Using Packing Defects in Heterogeneous Biological Membrane as a Lens to Explore Protein Localization Propensity and Small Molecule Permeability

Abstract

AbstractPlasma membrane (PM) heterogeneity has long been implicated in various cellular functions. However, mechanistic principles governing functional regulations of lipid environment is not well understood due to the inherent complexities associated with the relevant length and time scales that limit both direct experimental measurements and their interpretation. In this context, computer simulation holds immense potential to investigate molecular-level interactions that lead to PM heterogeneity and the related functions. Herein, we investigate spatial and dynamic heterogeneity in model membranes with coexisting liquid ordered and liquid disordered phases and characterize the membrane order in terms of the topological changes in lipid local environment using the non-affine parameter (NAP) frame-work. Furthermore, we probe the packing defects in membrane with coexisting fluid phases, which can be considered as the conjugate of membrane order assessed in terms of the NAP. In doing so, we formalize the connection between membrane packing and local membrane order and use that to explore the mechanistic principles behind preferential localization of proteins in mixed phase membranes and membrane permeability of small molecules.
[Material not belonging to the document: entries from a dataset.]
==> config.mk <==
export PLATFORM = sky130hd
export DESIGN_NAME = pipe_stage_reg
export DESIGN_NICKNAME = d
export VERILOG_FILES = /design/src/rtl/pipe_stage_reg.sv
export SDC_FILE = /design/constraint.sdc
export NUM_CORES = 1
export LEC_CHECK = 0
export ABC_AREA = 1
export ABC_CLOCK_PERIOD_IN_PS = 11100
export BUFFER_PORTS_ARGS = -buffer_cell sky130_fd_sc_hd__clkbuf_2
export CORE_UTILIZATION = 55
export DETAILED_ROUTE_END_ITERATION = 12
export PLACE_DENSITY = 0.8
export RECOVER_POWER = 50
export SLEW_MARGIN = 20
export SYNTH_ARGS = -nofsm -noshare
export SYNTH_HDL_FRONTEND = slang
export SYNTH_SLANG_ARGS = --single-unit
export TNS_END_PERCENT = 30
==> constraint.sdc <==
create_clock -name clk -period 11.1 [get_ports clk]
set_input_delay 1.11 -clock clk [delete_from_list [all_inputs] [get_ports clk]]
set_output_delay 1.11 -clock clk [all_outputs]
set_load 0.03 [all_outputs]
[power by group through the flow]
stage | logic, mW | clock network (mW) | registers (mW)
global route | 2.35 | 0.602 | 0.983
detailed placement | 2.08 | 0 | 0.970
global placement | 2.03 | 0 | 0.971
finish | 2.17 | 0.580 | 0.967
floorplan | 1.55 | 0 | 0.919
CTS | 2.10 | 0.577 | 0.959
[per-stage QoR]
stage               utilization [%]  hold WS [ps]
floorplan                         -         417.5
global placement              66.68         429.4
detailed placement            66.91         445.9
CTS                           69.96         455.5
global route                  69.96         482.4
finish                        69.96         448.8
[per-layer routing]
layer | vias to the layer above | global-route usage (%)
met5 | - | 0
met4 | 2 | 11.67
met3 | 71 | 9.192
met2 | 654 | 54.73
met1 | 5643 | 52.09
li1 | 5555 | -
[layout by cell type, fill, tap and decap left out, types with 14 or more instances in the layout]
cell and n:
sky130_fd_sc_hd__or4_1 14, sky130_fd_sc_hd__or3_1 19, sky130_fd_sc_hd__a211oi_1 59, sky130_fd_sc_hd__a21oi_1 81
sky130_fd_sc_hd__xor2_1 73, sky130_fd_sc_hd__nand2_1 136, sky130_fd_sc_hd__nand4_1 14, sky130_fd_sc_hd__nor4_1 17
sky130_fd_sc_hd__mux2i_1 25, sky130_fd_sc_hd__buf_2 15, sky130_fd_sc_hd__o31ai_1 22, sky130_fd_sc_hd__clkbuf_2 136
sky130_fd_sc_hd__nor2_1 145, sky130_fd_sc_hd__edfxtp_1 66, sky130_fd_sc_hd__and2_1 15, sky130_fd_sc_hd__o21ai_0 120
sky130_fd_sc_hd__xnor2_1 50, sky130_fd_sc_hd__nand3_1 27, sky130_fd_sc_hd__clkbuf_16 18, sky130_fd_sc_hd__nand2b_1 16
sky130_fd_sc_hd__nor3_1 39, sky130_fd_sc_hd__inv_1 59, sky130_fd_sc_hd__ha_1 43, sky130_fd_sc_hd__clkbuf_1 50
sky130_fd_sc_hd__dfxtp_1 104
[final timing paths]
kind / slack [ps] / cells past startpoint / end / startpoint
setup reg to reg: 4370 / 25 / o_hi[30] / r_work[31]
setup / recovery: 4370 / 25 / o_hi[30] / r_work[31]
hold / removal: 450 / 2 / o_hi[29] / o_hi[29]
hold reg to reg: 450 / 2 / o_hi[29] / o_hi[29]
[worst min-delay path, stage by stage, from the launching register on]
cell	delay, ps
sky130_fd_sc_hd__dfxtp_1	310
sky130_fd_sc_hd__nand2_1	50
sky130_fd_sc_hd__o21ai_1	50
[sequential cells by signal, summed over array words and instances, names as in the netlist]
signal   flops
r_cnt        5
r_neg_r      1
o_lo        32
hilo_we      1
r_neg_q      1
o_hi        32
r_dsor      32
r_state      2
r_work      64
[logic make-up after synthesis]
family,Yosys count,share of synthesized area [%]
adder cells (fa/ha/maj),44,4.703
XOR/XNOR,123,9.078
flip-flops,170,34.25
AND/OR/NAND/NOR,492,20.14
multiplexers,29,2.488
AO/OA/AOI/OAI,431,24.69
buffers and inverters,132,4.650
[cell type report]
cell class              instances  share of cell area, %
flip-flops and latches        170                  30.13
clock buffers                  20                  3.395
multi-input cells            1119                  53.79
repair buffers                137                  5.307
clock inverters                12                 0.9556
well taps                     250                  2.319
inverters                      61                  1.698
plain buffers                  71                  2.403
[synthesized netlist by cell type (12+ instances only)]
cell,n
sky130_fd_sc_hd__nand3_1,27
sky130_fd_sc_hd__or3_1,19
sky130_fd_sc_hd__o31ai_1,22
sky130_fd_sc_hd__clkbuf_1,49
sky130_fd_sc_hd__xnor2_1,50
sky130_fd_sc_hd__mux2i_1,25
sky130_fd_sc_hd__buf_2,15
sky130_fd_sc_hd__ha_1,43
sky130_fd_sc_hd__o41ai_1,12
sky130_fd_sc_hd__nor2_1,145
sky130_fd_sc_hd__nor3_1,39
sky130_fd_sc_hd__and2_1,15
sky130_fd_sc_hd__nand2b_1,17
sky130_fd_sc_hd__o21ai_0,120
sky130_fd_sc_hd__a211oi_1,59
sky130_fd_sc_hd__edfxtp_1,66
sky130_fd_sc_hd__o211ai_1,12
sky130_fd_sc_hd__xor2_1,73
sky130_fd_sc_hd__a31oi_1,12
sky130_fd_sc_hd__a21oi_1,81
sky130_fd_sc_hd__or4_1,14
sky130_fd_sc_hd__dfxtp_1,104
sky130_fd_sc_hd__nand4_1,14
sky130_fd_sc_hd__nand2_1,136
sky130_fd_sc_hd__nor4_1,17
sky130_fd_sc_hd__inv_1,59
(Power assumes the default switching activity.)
Our observations suggest that heterogeneity in mixed phase membranes follow some generic features, where functions may arise based on packing-related basic design principles.SignificanceFunctionally important complex lateral and transverse structures in biological membrane result from the differential molecular interactions among a rich variety of lipids and other building blocks. The nature of molecular packing in membrane is a manifestation of these interactions. In this work, using some of the ideas from the Physics of amorphous materials and glasses, we quantify the correlation between heterogeneous membrane organization and the three dimensional packing defects. Subsequently, we investigate the packing-based molecular design-level features that drive preferential localization of peptides in heterogeneous membrane and membrane permeation of small molecules.